## src/istore_pkg.sv

```systemverilog
package istore_pkg;

    // --------------------
    // Store geometry
    // --------------------
    localparam int istore_depth = 256;             // Words in the store.
    localparam int istore_idx_w = $clog2(istore_depth);

    // Byte addresses at or above this limit fall outside the store.
    localparam logic [31:0] istore_byte_limit = 32'd1024;

endpackage : istore_pkg

```

## src/axi_pkg.sv

```systemverilog
package axi_pkg;

    // --------------------
    // Bus widths
    // --------------------
    localparam int axi_data_w = 32;                // One instruction word per beat.
    localparam int axi_addr_w = 32;                // Byte address.
    localparam int axi_strb_w = axi_data_w / 8;    // One strobe per byte lane.
    localparam int axi_len_w  = 8;                 // Beats minus one, up to 256 beats.

    // --------------------
    // Burst types
    // --------------------
    // WRAP and the reserved code are refused by both controllers.
    localparam logic [1:0] burst_fixed = 2'b00;    // Same address every beat.
    localparam logic [1:0] burst_incr  = 2'b01;    // Address steps one word per beat.

    // --------------------
    // Responses
    // --------------------
    localparam logic [1:0] resp_okay   = 2'b00;
    localparam logic [1:0] resp_slverr = 2'b10;    // Bad address or unsupported burst.

endpackage : axi_pkg
```

## src/istore_wr_if.sv

```systemverilog
interface istore_wr_if;

    logic                              en;      // Write this cycle.
    logic [istore_pkg::istore_idx_w-1:0] idx;   // Word index.
    logic [axi_pkg::axi_data_w-1:0]    data;
    logic [axi_pkg::axi_strb_w-1:0]    strb;    // Byte enables.

    // The memory always accepts, so there is no ready.
    modport src (
        output en, idx, data, strb
    );

    modport mem (
        input en, idx, data, strb
    );

endinterface : istore_wr_if

```

## src/axi_write_ctrl.sv

```systemverilog
module axi_write_ctrl (
    input  logic                           clock,
    input  logic                           rst_n,
    input  logic [axi_pkg::axi_addr_w-1:0] awaddr,
    input  logic [axi_pkg::axi_len_w-1:0]  awlen,
    input  logic [1:0]                     awburst,
    input  logic                           awvalid,
    output logic                           awready,
    input  logic [axi_pkg::axi_data_w-1:0] wdata,
    input  logic [axi_pkg::axi_strb_w-1:0] wstrb,
    input  logic                           wvalid,
    output logic                           wready,
    output logic [1:0]                     bresp,
    output logic                           bvalid,
    input  logic                           bready,
    istore_wr_if.src                       wr
);

    logic [axi_pkg::axi_addr_w-1:0] addr;          // Byte address of the next beat.
    logic [axi_pkg::axi_len_w-1:0]  beats_left;    // Beats after the current one.
    logic                           incr;
    logic                           bad_burst;
    logic                           err;

    logic aw_fire;
    logic w_fire;
    logic b_fire;
    logic in_range;
    logic last_beat;

    assign aw_fire   = awvalid && awready;
    assign w_fire    = wvalid && wready;
    assign b_fire    = bvalid && bready;
    assign in_range  = addr < istore_pkg::istore_byte_limit;
    assign last_beat = beats_left == '0;

    // --------------------
    // Memory write
    // --------------------
    assign wr.en   = w_fire && in_range && !bad_burst;
    assign wr.idx  = addr[istore_pkg::istore_idx_w+1:2];
    assign wr.data = wdata;
    assign wr.strb = wstrb;

    assign bresp = err ? axi_pkg::resp_slverr : axi_pkg::resp_okay;

    // --------------------
    // FSM
    // --------------------
    // One-hot: idle is awready, data is wready, response is bvalid.
    // All three low only right after reset.
    always_ff @(posedge clock) begin
        if (!rst_n) begin
            awready <= 1'b0;
            wready  <= 1'b0;
            bvalid  <= 1'b0;
        end else if (aw_fire) begin
            awready <= 1'b0;
            wready  <= 1'b1;
        end else if (w_fire && last_beat) begin
            wready <= 1'b0;
            bvalid <= 1'b1;    // Length count ends the burst.
        end else if (b_fire) begin
            bvalid  <= 1'b0;
            awready <= 1'b1;
        end else if (!wready && !bvalid) begin
            awready <= 1'b1;   // Leave reset into idle.
        end
    end

    // Burst bookkeeping.
    always_ff @(posedge clock) begin
        if (aw_fire) begin
            addr       <= awaddr;
            beats_left <= awlen;
            incr       <= awburst == axi_pkg::burst_incr;
            bad_burst  <= awburst != axi_pkg::burst_incr && awburst != axi_pkg::burst_fixed;
            err        <= awburst != axi_pkg::burst_incr && awburst != axi_pkg::burst_fixed;
        end else if (w_fire) begin
            if (incr) begin
                addr <= addr + axi_pkg::axi_strb_w;    // Next word.
            end
            beats_left <= beats_left - 1'b1;
            if (!in_range) begin
                err <= 1'b1;                           // Beat dropped.
            end
        end
    end

endmodule : axi_write_ctrl

```

## src/flat_wrapper.sv

```systemverilog
// flat-port wrapper written by rule: the top's interface ports become plain ports
module axi_write_ctrl_flat 
  (clock, rst_n, awaddr, awlen, awburst, awvalid, awready, wdata, wstrb, wvalid, wready, bresp, bvalid, bready, wr_en, wr_idx, wr_data, wr_strb);
  istore_wr_if wr_i ();
  input  logic clock;
  input  logic rst_n;
  input  logic [axi_pkg::axi_addr_w-1:0] awaddr;
  input  logic [axi_pkg::axi_len_w-1:0] awlen;
  input  logic [1:0] awburst;
  input  logic awvalid;
  output logic awready;
  input  logic [axi_pkg::axi_data_w-1:0] wdata;
  input  logic [axi_pkg::axi_strb_w-1:0] wstrb;
  input  logic wvalid;
  output logic wready;
  output logic [1:0] bresp;
  output logic bvalid;
  input  logic bready;
  output wire logic [$bits(wr_i.en)-1:0] wr_en;
  output wire logic [$bits(wr_i.idx)-1:0] wr_idx;
  output wire logic [$bits(wr_i.data)-1:0] wr_data;
  output wire logic [$bits(wr_i.strb)-1:0] wr_strb;
  assign wr_en = wr_i.en;
  assign wr_idx = wr_i.idx;
  assign wr_data = wr_i.data;
  assign wr_strb = wr_i.strb;
  axi_write_ctrl u_core (.clock(clock), .rst_n(rst_n), .awaddr(awaddr), .awlen(awlen), .awburst(awburst), .awvalid(awvalid), .awready(awready), .wdata(wdata), .wstrb(wstrb), .wvalid(wvalid), .wready(wready), .bresp(bresp), .bvalid(bvalid), .bready(bready), .wr(wr_i));
endmodule
```

## config.mk

```make
export PLATFORM = sky130hd
export DESIGN_NAME = axi_write_ctrl_flat
export DESIGN_NICKNAME = d
export VERILOG_FILES = /design/src/istore_pkg.sv /design/src/axi_pkg.sv /design/src/istore_wr_if.sv /design/src/axi_write_ctrl.sv /design/src/flat_wrapper.sv
export SDC_FILE = /design/constraint.sdc
export NUM_CORES = 1
export LEC_CHECK = 0
export BUFFER_PORTS_ARGS = -buffer_cell sky130_fd_sc_hd__clkbuf_2
export CORE_ASPECT_RATIO = 1.4
export CORE_MARGIN = 3
export CORE_UTILIZATION = 45
export DETAILED_ROUTE_END_ITERATION = 10
export PLACE_DENSITY = 0.77
export SKIP_LAST_GASP = 1
export SLEW_MARGIN = 20
export SYNTH_ARGS = -nofsm -noshare
export SYNTH_HDL_FRONTEND = slang
export SYNTH_SLANG_ARGS = --single-unit
```

## constraint.sdc

```tcl
create_clock -name clock -period 2.4 [get_ports clock]
set_input_delay 0.24 -clock clock [delete_from_list [all_inputs] [get_ports clock]]
set_output_delay 0.24 -clock clock [all_outputs]
set_load 0.005 [all_outputs]
```

# Word-level counts from Yosys, hierarchy flattened
# Cells that the tools add are included.
# totals
ff_bits	46
latchBits	0
ramBits	0
romBits	0
inputBits	83
out_inout_bits	50
wordCells	55
memories	0
# classes
add_sub_neg	2
multipliers	0
div	0
order_cmp	1
n_eq_ne	3
shifts	0
n_mux	15
bitwise	3
reduce_logical	23
# op_table
operator	count
two-way mux 32 bit	3
adder 32 x 3 -> 32 bit, second input constant	1
less-than comparator 32 x 11 -> 1 bit, second input constant	1
two-way mux 8 bit	2
nonzero test 2 bit	6
two-way mux 1 bit	9
logical AND 1 bit	8
logical NOT 8 bit	1
AND reduction 2 bit	4
subtractor 8 x 1 -> 8 bit, second input constant	1
inequality test 2 x 1 -> 1 bit, second input constant	2
logical NOT 1 bit	3
NOT 1 bit	3
== test 2 x 1 -> 1 bit, second input constant	1
two-way mux 2 bit	1
OR reduction 2 bit	1

# Longest topological paths before layout
# Gate-level depths: netlist of run 1.
# depth
word_depth	4
ltp_mapped	6
depth_no_buf	6

# Least setup slack after synthesis of run 1
# No wires, ideal clock.
# synth_path
path_kind	reg-to-reg
startpoint	register u_core.addr[2] (netlist bit)
endpoint	register u_core.addr[24] (netlist bit) (data pin)
setup_time_ps	152
arrival_ps	1979
required_time_ps	2248
slack_ps	269
stages_incl_launch_ff	7
path_buffers	1
synth_period_minus_slack_ps	2131
cell_sequence	edfxtp_1 -> ha_1 -> nand4_2 -> or3_1 -> clkbuf_1 -> or4_1 -> a31oi_1
# synth_via
elab_chain_cells	4
# synth_lines
item	line_no	source
from (decl)	axi_write_ctrl.sv:19	logic [axi_pkg::axi_addr_w-1:0] addr;
from (signal assigned)	axi_write_ctrl.sv:74	addr <= awaddr;
from (signal assigned)	axi_write_ctrl.sv:81	addr <= addr + axi_pkg::axi_strb_w;
adder 32 x 3 -> 32 bit	axi_write_ctrl.sv:81	
two-way mux 32 bit	axi_write_ctrl.sv:80	if (incr) begin
two-way mux 32 bit	axi_write_ctrl.sv:79	end else if (w_fire) begin
two-way mux 32 bit	axi_write_ctrl.sv:73	if (aw_fire) begin
# Every way passes these cells. The select of a mux whose other input is x is not followed.
# A chain may end at the register's enable or synchronous reset.

# Worst setup path after layout of run 1
# Ends and elaborated chain as after synthesis.

==> flow_metrics.tcl, run 1 <==
set metrics [dict create \
    status "completed" \
    clock_sinks 44 \
    synth_compound_area_share_pct 11.30 \
    cts_made_buffers 5 \
    grt_pass1_wl_um 9873 \
    grt_overflow 0 \
    fmax_ghz 0.4547 \
    n_fill_cell 630 \
    ios 133 \
    yosysSeqAreaShare_pct 43.84 \
    rows 34 \
    final_nets 422 \
    die_w_um 74.38 \
    final.setup_skew_ns 0.01065 \
    synthSimpleGateAreaFrac_pct 22.68 \
    report.power.total_uw 1673 \
    cp-start-kind "flop" \
    grt_pass1_vias 2212 \
    clock_latency_ns 0.30 \
    p_leak_uw 0.001137 \
    ys_warn_count 0 \
    final_cells 409 \
    hold_violations 0 \
    dp_hpwl_um 4529 \
    num_vias 2280 \
    clk_pin_slew_ns 0.08 \
    drt-total-wl_um 5986 \
    setup_viol 0 \
    synth_top_family_by_area "simple AND/OR/NAND/NOR gates" \
    grt_usage_pct 16.72 \
    register_area_mm2 0.001291 \
    cts_tree "built" \
    root_buffer "clkbuf_8" \
    place.gp.congestion 0.8192 \
    ant_nets 0 \
    drc 0 \
    dieArea_mm2 0.007566 \
    endpoint_kind "flop" \
    ff2ff_path_depth 5 \
    ys_seq_elements 44 \
    cts_resized 0 \
    crit_type "reg2reg" \
    multiInputGateArea_mm2 0.001224 \
    maxCapViolations 0 \
    dr.pass1.iters 4 \
    synthXorXnorAreaFrac_pct 5.947 \
    grt_max_degree 31 \
    min_path_type "in2reg" \
    diodes 0 \
    start_util_pct 46.78 \
    htreeDepth 2 \
    antenna_found_initial 0 \
    required_ns 2.55 \
    rsz0062_at_grt "false" \
    yosysUniqueCellTypes 40 \
    core_area_mm2 0.006296 \
    synth_mux_area_share_pct 0 \
    avgSynthCellArea_um2 9.262 \
    drv_slew 0 \
    critPathMaxFanout 9 \
    hold_depth 1 \
    post_cts_buffers 0 \
    drive_gt1_share_pct 23.44 \
    wl_per_cell_um 14.64 \
    setup_tns_ns 0 \
    fin_crit_sh_pct 91.63 \
    place_inst 401 \
    clock_path_buffers 2 \
    cp_data_arrival_time_ns 2.35 \
    hold_buffers 0 \
    syn2layout_area_growth_pct 5.310 \
    synthCells 318 \
    min_period_ns 2.199 \
    fp.dieH_um 101.7 \
    vias_per_cell 5.575 \
    synth_fa_ha_area_share_pct 1.274 \
    synth_nets 404 \
    cellPowerDensity_mw_per_mm2 539.3 \
    synth_area_mm2 0.002945 \
    ir_worst_vdd_mv 0.3016 \
    drtIter0Drc 157 \
    numPortBuffers 57 \
]
==> cell usage in the layout, fill, tap and decap left out, types with 4 or more instances in the layout <==
| cell type | synthesis | routed |
|---|---|---|
| a21oi_1 | 5 | 5 |
| a31oi_1 | 13 | 13 |
| and2_1 | 4 | 4 |
| and4_1 | 5 | 5 |
| buf_4 | 46 | 13 |
| clkbuf_2 | 0 | 57 |
| clkbuf_8 | 0 | 5 |
| edfxtp_1 | 41 | 41 |
| inv_1 | 9 | 9 |
| nand2_1 | 40 | 40 |
| nand3_1 | 9 | 9 |
| nand4_1 | 7 | 7 |
| nor2_1 | 21 | 21 |
| nor3_1 | 5 | 5 |
| nor4_1 | 7 | 6 |
| o21ai_0 | 27 | 27 |
| o31ai_1 | 7 | 7 |
| or3_1 | 5 | 5 |
| or4_1 | 8 | 8 |
| xnor2_1 | 12 | 12 |
| xor2_1 | 8 | 8 |
==> metrics by stage <==
stage	worst slack, ns	hold WS (ns)	utilization [%]	area, um2
detailed placement	0.1980	0.4515	47.89	3015
finish	0.2009	0.1534	49.26	3102
global route	0.04870	0.1403	49.26	3102
CTS	0.08605	0.1394	49.17	3095
global placement	0.2696	0.4462	47.89	3015
floorplan	0.2693	0.3617	-	2945
==> power breakdown <==
part | switching, uW | internal [uW] | total (uW)
sequential | 50.9 | 916 | 967
clock | 246 | 207 | 453
combinational | 138 | 115 | 253
==> logic make-up (layout without fill, tap and decap cells) <==
family / Yosys count / in the layout
XOR/XNOR: 20 / 20
buffers and inverters: 68 / 87
adder cells (fa/ha/maj): 3 / 3
AND/OR/NAND/NOR: 126 / 126
other: 1 / 1
AO/OA/AOI/OAI: 56 / 56
flip-flops: 44 / 44
==> per-layer routing <==
layer / share of wire [%] / wire length [um] / GRT usage [%] / vias to the layer above
met5: 0 / 0 / 0 / -
met2: 53 / 3154 / 29.79 / 57
met4: 2.0 / 121 / 6.575 / 0
li1: - / - / - / 1145
met3: 4.3 / 256 / 3.575 / 10
met1: 41 / 2454 / 19.09 / 1068
==> synth_stat cells, drive strengths merged <==
master	count	area share, %
a21oi	5	0.85
a221o	1	0.34
a31oi	13	2.8
and2	4	0.85
and3	3	0.68
and4	5	1.5
and4b	1	0.34
buf	49	12
clkbuf	10	1.3
conb	1	0.13
dfxtp	3	2.0
edfxtp	41	42
ha	3	1.3
inv	9	1.1
nand2	40	5.1
nand2b	2	0.42
nand3	9	1.5
nand3b	1	0.25
nand4	9	2.3
nor2	21	2.7
nor2b	2	0.42
nor3	5	0.85
nor3b	2	0.51
nor4	7	1.5
nor4b	1	0.30
o21ai	27	4.6
o2bb2ai	1	0.30
o31a	1	0.30
o31ai	7	1.8
o41a	1	0.38
or3	5	1.1
or4	8	2.0
or4b	1	0.34
xnor2	12	3.6
xor2	8	2.4
==> flip-flops by register name (all words and copies together), names as in the netlist <==
signal,cells
u_core.addr,30
u_core.awready,1
u_core.bad_burst,1
u_core.beats_left,8
u_core.bvalid,1
u_core.err,1
u_core.incr,1
u_core.wready,1
==> cell type report <==
| class | instances | share of cell area (%) |
|---|---|---|
| tap | 72 | 2.904 |
| clock buffer | 8 | 2.582 |
| inverter | 9 | 1.089 |
| timing repair buffer | 70 | 12.34 |
| multi-input combinational | 206 | 39.45 |
| sequential | 44 | 41.63 |
==> critical path: stages, from the launching register on <==
cell and delay, ns:
edfxtp_1 0.43, ha_1 0.25, nand4_2 0.12, or3_1 0.52, or4_1 0.55, a31oi_1 0.18
==> final timing paths <==
| path | startpoint | to | slack (ns) |
|---|---|---|---|
| worst max-delay path | u_core.addr[2] | u_core.addr[24] | 0.20 |
| worst min-delay path | awburst[1] | u_core.bad_burst | 0.15 |
| worst max register to register | u_core.addr[2] | u_core.addr[24] | 0.20 |
| worst min register to register | u_core.awready | u_core.awready | 0.57 |
No activity file was read; power rests on OpenSTA's default activity.
==> run 2: changes to the inputs <==
Settings changed: CAP_MARGIN set to 15, PLACE_DENSITY 0.77 to 0.81.
==> flow_metrics.tcl, run 2 (synthesized netlist as in run 1, its figures left out) <==
set metrics [dict create \
    status "completed" \
    fp.dieH_um 101.7 \
    final_nets 425 \
    r2r_setup_slack_ns 0.14 \
    cts_made_buffers 5 \
    hold_violations 0 \
    grt_pass1_vias 2323 \
    cp-start-kind "flop" \
    fmax_ghz 0.4405 \
    dpl-instance-area_mm2 0.003050 \
    fin_crit_sh_pct 94.59 \
    critPathMaxFanout 5 \
    drtIter0Drc 191 \
    timing.rr.start "u_core.addr[11]" \
    largest_register "u_core.addr" \
    hold_start "awburst[1]" \
    clock_path_buffers 2 \
    place.gp.congestion 0.8019 \
    ios 133 \
    grt_overflow 0 \
    grt_pass1_wl_um 10040 \
    numPortBuffers 57 \
    report.power.total_uw 1723 \
    clock_latency_ns 0.30 \
    dp_hpwl_um 4451 \
    vias_per_cell 5.626 \
    p_leak_uw 0.001166 \
    hold_slack_ns 0.1454 \
    root_buffer "clkbuf_8" \
    drv_slew 0 \
    slew-limit-headroom_pct 55.60 \
    drc 0 \
    hold_buffers 0 \
    finalInstanceArea_mm2 0.003156 \
    cp_data_arrival_time_ns 2.03 \
    clk_pin_slew_ns 0.09 \
    start_util_pct 46.78 \
    ir_worst_vdd_mv 0.3945 \
    syn2layout_area_growth_pct 7.137 \
    diodes 0 \
    worstMarginPinSlew_ns 0.6653 \
    dr.pass1.iters 4 \
    cellPowerDensity_mw_per_mm2 546.1 \
    largest_reg_flops 30 \
    num_vias 2318 \
    clock_sinks 44 \
    grt_max_degree 37 \
    layout_common_cells "clkbuf_2, edfxtp_1, nand2_1" \
    die_w_um 74.38 \
    setup_tns_ns 0 \
    ff2ff_path_depth 4 \
    wl_per_cell_um 14.95 \
    cts_tree "built" \
    grt_usage_pct 16.87 \
    drt-total-wl_um 6161 \
    htreeDepth 2 \
    hold_depth 1 \
    place_inst 404 \
    largestRegisters "u_core.addr: 30 flops, u_core.beats_left: 8 flops" \
    maxCapViolations 0 \
    final.setup_skew_ns 0.009165 \
    min_period_ns 2.270 \
    ant_nets 0 \
    core_area_mm2 0.006296 \
    rsz0062_at_grt "false" \
    required_ns 2.16 \
    antenna_found_initial 0 \
    dieArea_mm2 0.007566 \
    drive_gt1_share_pct 25.29 \
    min_path_type "in2reg" \
    endpoint_kind "output port" \
    rows 34 \
    worstReg2RegEnd "u_core.addr[31]" \
    final_common_cell "clkbuf_2" \
    crit_type "reg2out" \
    final_cells 412 \
    setup_viol 0 \
    hold_path_end "u_core.bad_burst" \
]
-- run 2: cell types whose count changed in the layout (fill, tap and decap cells not counted), sizes merged --
cell | previous run | this run
buf | 13 | 16
clkinv | 0 | 2
clkbuf | 65 | 63
-- run 2: worst max-delay path: stages (launching register included) --
cell      delay (ns)
edfxtp_1        0.43
buf_4           0.18
nor4_2          0.31
nand4_1         0.19
nor4_2          0.23
nor3b_1         0.23
clkbuf_2        0.15
-- run 2: per-stage QoR --
stage	setup slack, ns	utilization (%)
floorplan	0.2693	-
global placement	0.2224	48.45
detailed placement	0.1720	48.45
CTS	0.03820	50.02
global route	0.01845	50.12
finish	0.1299	50.12
-- run 2: area by class of cell --
cell class,instances,area [um2]
repair buffers,73,417.9
fillers,605,3141
well taps,72,90.09
flip-flops and latches,44,1291
clock buffers,6,82.58
inverters,9,33.78
clock inverters,2,10.01
multi-input cells,206,1230
-- run 2: timing repair --
item                                    4_1_cts  5_1_grt
buffers inserted                              0        0
endpoints found under the setup margin        1        1
gates resized for setup                       1        1
-- run 2: layer usage --
metal | GRT usage (%) | vias to the layer above | wire, um
met3 | 3.774 | 13 | 399
met5 | 0 | - | 0
met1 | 18.40 | 1084 | 2351
met4 | 7.945 | 0 | 120
li1 | - | 1148 | -
met2 | 30.20 | 73 | 3288
-- run 2: power breakdown --
| group | internal (uW) | switching [uW] |
|---|---|---|
| Clock | 230 | 266 |
| Combinational | 119 | 143 |
| Sequential | 916 | 48.5 |
| Total | 1270 | 458 |
-- run 2: how the worst max path moves through the flow --
stage                               start  cells past startpoint         endpoint  slack, ns
final                     u_core.addr[10]                      6            wr_en       0.13
after global placement     u_core.addr[2]                      4  u_core.addr[31]       0.22
after detailed placement   u_core.addr[2]                      4  u_core.addr[31]       0.17
after global routing      u_core.addr[10]                      6            wr_en       0.02
after floorplan            u_core.addr[2]                      6  u_core.addr[24]       0.27
after CTS                 u_core.addr[10]                      6            wr_en       0.04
+ + + +
EXERCISE:
All that belongs in your answer is the stretch of entries above from the line with "-- run 2: per-stage" through the line with "cell class,instances,area [um2]", printed exactly.

SOLUTION TO THE EXERCISE:
-- run 2: per-stage QoR --
stage	setup slack, ns	utilization (%)
floorplan	0.2693	-
global placement	0.2224	48.45
detailed placement	0.1720	48.45
CTS	0.03820	50.02
global route	0.01845	50.12
finish	0.1299	50.12
-- run 2: area by class of cell --
cell class,instances,area [um2]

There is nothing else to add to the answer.